■ EXERCISE ■
Look below for the line holding "export DESIGN_NAME = aes_dispatch" and the line holding "export CORE_AREA = 2 2 204 206". Transcribe exactly those lines and all lines between them, nothing more.

[Collected data entries]

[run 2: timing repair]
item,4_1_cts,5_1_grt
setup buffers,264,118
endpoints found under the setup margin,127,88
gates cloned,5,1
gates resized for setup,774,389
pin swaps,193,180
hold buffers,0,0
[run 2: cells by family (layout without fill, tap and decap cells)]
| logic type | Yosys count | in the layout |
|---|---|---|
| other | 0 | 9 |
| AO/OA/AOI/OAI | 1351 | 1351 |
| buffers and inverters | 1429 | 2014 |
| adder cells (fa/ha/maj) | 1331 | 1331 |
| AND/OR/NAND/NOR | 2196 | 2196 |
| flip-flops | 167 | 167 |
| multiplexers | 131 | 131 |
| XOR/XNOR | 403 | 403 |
$ cat src/source/aes_consts.svh
`ifndef AES_CONSTS_SVH
`define AES_CONSTS_SVH

// width of one data block and of one round key
`define AES_BLOCK_W 128

// aes-256 key schedule depth and round count
`define AES_NUM_ROUND_KEYS 15
`define AES_NUM_ROUNDS 14
`define AES_KEY_ADDR_W 4

// command queue entries
`define AES_FIFO_DEPTH 8

`endif

$ cat src/source/aes_pkg.sv
`include "aes_consts.svh"

package aes_pkg;

    // one data block or one round key
    typedef logic [`AES_BLOCK_W-1:0] block_t;

    // opcode sent along with every host strobe
    typedef enum logic [1:0]
    {
        mode_encrypt  = 2'd0,
        mode_key_high = 2'd1,
        mode_key_low  = 2'd2
    } mode_t;

    // one queue entry
    typedef struct packed
    {
        mode_t  mode;
        block_t data;
    } command_t;

    // write port of the round-key store
    typedef struct packed
    {
        logic                       enable;
        logic [`AES_KEY_ADDR_W-1:0] addr;
        block_t                     round_key;
    } key_write_t;

    // multiply by x, reduced by x^8 + x^4 + x^3 + x + 1
    function automatic logic [7:0] xtime(input logic [7:0] a);
        return {a[6:0], 1'b0} ^ (a[7] ? 8'h1b : 8'h00);
    endfunction

    function automatic logic [7:0] gf_mul(input logic [7:0] a, input logic [7:0] b);
        logic [7:0] acc;
        logic [7:0] sh;
        acc = 8'h00;
        sh = a;
        for (int i = 0; i < 8; i++)
        begin
            if (b[i])
                acc ^= sh;
            sh = xtime(sh);
        end
        return acc;
    endfunction

    // forward s-box, field inverse then affine map
    function automatic logic [7:0] sbox(input logic [7:0] x);
        logic [7:0] p;
        logic [7:0] inv;
        p = x;
        inv = 8'h01;
        // x^254 = x^2 * x^4 * ... * x^128, zero stays zero
        for (int i = 1; i < 8; i++)
        begin
            p = gf_mul(p, p);
            inv = gf_mul(inv, p);
        end
        return inv ^ {inv[6:0], inv[7]} ^ {inv[5:0], inv[7:6]}
            ^ {inv[4:0], inv[7:5]} ^ {inv[3:0], inv[7:4]} ^ 8'h63;
    endfunction

    function automatic logic [31:0] sub_word(input logic [31:0] w);
        return {sbox(w[31:24]), sbox(w[23:16]), sbox(w[15:8]), sbox(w[7:0])};
    endfunction

    // sub bytes, shift rows, mix columns; last round skips mix columns
    function automatic block_t round_transform(input block_t s, input logic last);
        logic [7:0] sb [16];
        logic [7:0] sr [16];
        logic [7:0] a [4];
        logic [7:0] all;
        block_t r;
        // byte i sits at row i%4, column i/4
        for (int i = 0; i < 16; i++)
            sb[i] = sbox(s[`AES_BLOCK_W-1-8*i -: 8]);
        // row n rotates left by n columns
        for (int c = 0; c < 4; c++)
            for (int row = 0; row < 4; row++)
                sr[row+4*c] = sb[row+4*((c+row)%4)];
        for (int c = 0; c < 4; c++)
        begin
            for (int row = 0; row < 4; row++)
                a[row] = sr[row+4*c];
            all = a[0] ^ a[1] ^ a[2] ^ a[3];
            // 2a ^ 3b ^ c ^ d written as a ^ all ^ 2(a ^ b)
            for (int row = 0; row < 4; row++)
                r[`AES_BLOCK_W-1-8*(row+4*c) -: 8] = last ? a[row]
                    : a[row] ^ all ^ xtime(a[row] ^ a[(row+1)%4]);
        end
        return r;
    endfunction

endpackage

$ cat src/source/aes_dispatch.sv
`timescale 1ns/1ps

module aes_dispatch
(
    input  logic                  clk,
    input  logic                  resetn,
    input  aes_pkg::command_t     head,
    input  logic                  not_empty,
    output logic                  pop,
    output logic                  expand_start,
    output aes_pkg::block_t [1:0] cipher_key,
    input  logic                  expand_done,
    output logic                  cipher_start,
    output aes_pkg::block_t       plaintext,
    input  logic                  cipher_busy
);
    import aes_pkg::*;

    typedef enum logic
    {
        st_idle,
        st_key_wait
    } dispatch_state_t;

    dispatch_state_t state;
    block_t          key_high;
    logic            key_ready;

    // head is only examined while idle
    // nothing leaves the queue while a block is in the cipher
    always_comb
    begin
        pop = 1'b0;
        expand_start = 1'b0;
        cipher_start = 1'b0;
        if (state == st_idle && not_empty && !cipher_busy)
        begin
            case (head.mode)
                mode_key_high:
                    pop = 1'b1;
                mode_key_low:
                begin
                    pop = 1'b1;
                    expand_start = 1'b1;
                end
                mode_encrypt:
                begin
                    // held at the head until a full key is stored
                    pop = key_ready;
                    cipher_start = key_ready;
                end
                default:
                    // unknown opcode, drop it
                    pop = 1'b1;
            endcase
        end
    end

    // index 1 is the high half, round keys 0..1 are high then low
    assign cipher_key = {key_high, head.data};
    assign plaintext = head.data;

    always_ff @(posedge clk or negedge resetn)
    begin
        if (!resetn)
        begin
            state <= st_idle;
            key_ready <= 1'b0;
        end
        else
        begin
            case (state)
                st_idle:
                    if (expand_start)
                        state <= st_key_wait;
                st_key_wait:
                    if (expand_done)
                        state <= st_idle;
                default:
                    state <= st_idle;
            endcase
            if (expand_done)
                key_ready <= 1'b1;
            else if (expand_start || (pop && head.mode == mode_key_high))
                key_ready <= 1'b0;
        end
    end

    always_ff @(posedge clk)
    begin
        if (pop && head.mode == mode_key_high)
            key_high <= head.data;
    end

    // cipher takes the block on the edge after its start
    start_taken: assert property (@(posedge clk) disable iff (!resetn)
        cipher_start |=> cipher_busy);

    // expansion only ends one that was started from here
    done_in_key_wait: assert property (@(posedge clk) disable iff (!resetn)
        expand_done |-> state == st_key_wait);

endmodule

$ cat config.mk
export PLATFORM = sky130hd
export DESIGN_NAME = aes_dispatch
export DESIGN_NICKNAME = d
export VERILOG_FILES = /design/src/source/aes_pkg.sv /design/src/source/aes_dispatch.sv
export VERILOG_INCLUDE_DIRS = /design/src /design/src/source
export SDC_FILE = /design/constraint.sdc
export NUM_CORES = 1
export LEC_CHECK = 0
export BUFFER_PORTS_ARGS = -buffer_cell sky130_fd_sc_hd__buf_2
export CORE_AREA = 2 2 204 206
export DETAILED_ROUTE_END_ITERATION = 6
export DIE_AREA = 0 0 206 208
export PLACE_DENSITY = 0.47
export SYNTH_ARGS = -nofsm -noshare
export SYNTH_HDL_FRONTEND = slang
export SYNTH_SLANG_ARGS = --single-unit
$ cat constraint.sdc
create_clock -name clk -period 15.2 [get_ports clk]
set_input_delay 3.04 -clock clk [delete_from_list [all_inputs] [get_ports clk]]
set_output_delay 3.04 -clock clk [all_outputs]
set_load 0.02 [all_outputs]
==> impl_results.md <==
* Unique cell type count in the Yosys netlist at 14
* Drt drc at 0
* Leading cell types in the layout, fill and taps excluded: sky130_fd_sc_hd__buf_2 (521), sky130_fd_sc_hd__edfxtp_1 (128), sky130_fd_sc_hd__clkbuf_16 (17)
* Area delta synth->final at 33.9%
* Setup CP Type: in -> out
* Setup repair after global routing missed its margin: no
* Overflow left after global routing at 0
* Die area at 0.0428 sq mm
* Post-Synthesis Net Count at 534
* Leak pwr at 0.00358 uW
* Detail-routed net length per standard cell at 13.4 microns
* Signal arrival time at the worst endpoint at 4.01 ns
* Tightest Hold Check Type: reg -> reg
* Worst path max stage delay at 0.42 ns
* Shortest period the worst path allows at 7.05 ns
* Power density of the placed cells at 123 mW/mm^2
* Vias per cell at 3.07
* Syn Std Cell Area at 0.00591 sq mm
* Total via count after detailed routing at 3,778
* Worst-path maximum fanout at 5
* Most Frequent Cell on Critical Path: sky130_fd_sc_hd__buf_2
* Antenna violations before repair at 1
* Worst rel slew slack at 0.446
* Area inside the core boundary at 0.0406 sq mm
* Source of the worst register-to-register timing path: state
* Number of nets in the layout at 820
* Average footprint of a synthesized cell at 14.8 sq um
* Setup TNS at 0 ns
* Level count of the clock H-tree at 4
* Critical path capture point: cipher_start
* Number of buffers on the longest clock path at 2
* Reg2Reg Capture Point: key_high[50]
* Crit path buffers/inverters at 2
* Synth Warn # at 0
* Run status: finished clean
* Depth of the worst register-to-register path at 3
* Most common library cell in the layout ignoring fill and taps: sky130_fd_sc_hd__buf_2
* Kind of cell adding the most delay to the critical path: simple AND/OR/NAND/NOR gates
* Initial core utilization at 0.146
* Final antenna-violating net count at 0
* Final Hold Fails at 0
* Required time worst endpoint at 12.16 ns
* Highest Clock Rate at 142 MHz
* GRT Util Overall at 0.0718
* Clock Root Buffer: sky130_fd_sc_hd__clkbuf_16
* Setup slack of the most critical reg-to-reg path at 12.77 ns
* Transition time at the pin with the least slew margin at 0.831 ns
* Clock-pin transition on the worst setup and hold timing paths at 0.06 ns
* Max Cap Viol at 0
* Post-synthesis instance total at 399
* Overall routed net length at 16,500 microns
* Standard cell with the maximum stage delay on the critical path: sky130_fd_sc_hd__or3b_4
* Count of filler cells inserted in the layout at 4,441
* Buffers inserted during post-CTS setup optimization at 0
* Width of the chip at 206 microns
* Largest net degree at the start of global routing at 64
* Endpoint type of the worst setup path: output port
* Number of placement rows at 74
* Cell count along the critical path at 4
* Post-Place Cell Area at 0.00728 sq mm
* Number of DRC markers in iteration 0 at 103
* Number of global-route vias before repair at 3,323
* Post-route standard cell area excluding fillers at 0.00792 sq mm
* Final HPWL from detailed placement at 13,300 microns
* Count of state elements after synthesis at 130
* Quantity of gates resized following cts at 0
* Period utilization at 0.464
* Fraction of final layout cells sized beyond drive strength 1 at 0.799
* I/O Buffers at 521
* Max IR drop VDD at 71.4 uV
* Launching element type of the critical path: input pin
* Total clock sinks at 130
* Worst setup skew after layout at 0.00853 ns
* Total I/O pin count at 522
* First-pass iteration count of the detailed router at 4
* Max-slew violations at 0
* Endpoints failing setup at 0
* Clk_lat worst skew at 0.43 ns
* Timing startpoint of the critical path: cipher_busy
* Global-route wire length before repair at 21,300 microns
* Die Ht at 208 microns
* Number of buffers inserted during clock tree synthesis at 17
* Count of hold buffers inserted by post-cts repair at 0
* Placer Congestion at 0.802
* Cell breakdown of the critical path: buf_2, or3b_4, nor4b_4, buf_2
* Sequential share of the synthesized area at 0.658
* Clock tree from TritonCTS: done
[power by group]
part | switching (uW) | internal [uW]
registers | 1.72 | 402
clock network | 166 | 276
logic | 88.8 | 41.0
[state kept, by name, indices dropped and copies added (netlist names)]
signal and cells:
key_ready 1, state 1, key_high 128
[worst min path at each step]
stage                    from        end  cells after the start
detailed placement      state      state                      2
global placement        state      state                      2
CTS                     state      state                      2
finish                  state      state                      2
floorplan           key_ready  key_ready                      2
global route            state      state                      2
[logic make-up after synthesis]
family                 synth area share
AND/OR/NAND/NOR                  0.0125
buffers and inverters             0.326
AO/OA/AOI/OAI                   0.00190
XOR/XNOR                        0.00148
flip-flops                        0.658
[through the flow]
step / hold slack, ns / util / cells / total power [uW] / worst slack [ns]
2_1_floorplan: 0.515 / - / 399 / 524 / 1.65
5_1_grt: 0.616 / 0.195 / 1230 / 1020 / 8.11
6_report: 0.604 / 0.195 / 1230 / 975 / 8.15
3_3_place_gp: 0.578 / 0.180 / 1198 / 542 / 8.15
4_1_cts: 0.577 / 0.195 / 1229 / 998 / 8.16
3_5_place_dp: 0.569 / 0.180 / 1198 / 542 / 8.16
[synth_stat cells]
master	n	area, sq um
sky130_fd_sc_hd__dfrtp_1	2	50.1
sky130_fd_sc_hd__buf_4	256	1920
sky130_fd_sc_hd__nand2b_1	1	6.26
sky130_fd_sc_hd__or3b_4	1	11.3
sky130_fd_sc_hd__xor2_1	1	8.76
sky130_fd_sc_hd__nor2_1	3	11.3
sky130_fd_sc_hd__nor3_1	1	5.00
sky130_fd_sc_hd__inv_1	1	3.75
sky130_fd_sc_hd__edfxtp_1	128	3840
sky130_fd_sc_hd__nor4b_4	1	23.8
sky130_fd_sc_hd__a21oi_1	1	5.00
sky130_fd_sc_hd__nor3b_1	1	7.51
sky130_fd_sc_hd__nor4b_1	1	8.76
sky130_fd_sc_hd__o22ai_1	1	6.26
[area by class of cell]
cell class	instances	area, sq um	share of cell area
clock inverter	14	204	0.0258
sequential	130	3890	0.492
inverter	1	3.75	0.000474
multi-input combinational	12	98.8	0.0125
antenna	1	2.50	0.000316
timing repair buffer	523	2620	0.331
tap	532	666	0.0841
clock buffer	17	425	0.0537
[per-layer routing]
| metal | share of wire | GRT usage |
|---|---|---|
| met1 | 0.36 | 0.0715 |
| met2 | 0.52 | 0.125 |
| met3 | 0.11 | 0.0307 |
| met5 | 0 | 0 |
| met4 | 0.019 | 0.0379 |
[worst reg2reg max path, delay by kind of cell (launching register included)]
family	cells	cell delay, ns
buffers and inverters	1	0.67
flip-flops	1	0.40
AND/OR/NAND/NOR	2	0.87
(Power assumes the default switching activity.)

■ TASK SOLUTION ■
export DESIGN_NAME = aes_dispatch
export DESIGN_NICKNAME = d
export VERILOG_FILES = /design/src/source/aes_pkg.sv /design/src/source/aes_dispatch.sv
export VERILOG_INCLUDE_DIRS = /design/src /design/src/source
export SDC_FILE = /design/constraint.sdc
export NUM_CORES = 1
export LEC_CHECK = 0
export BUFFER_PORTS_ARGS = -buffer_cell sky130_fd_sc_hd__buf_2
export CORE_AREA = 2 2 204 206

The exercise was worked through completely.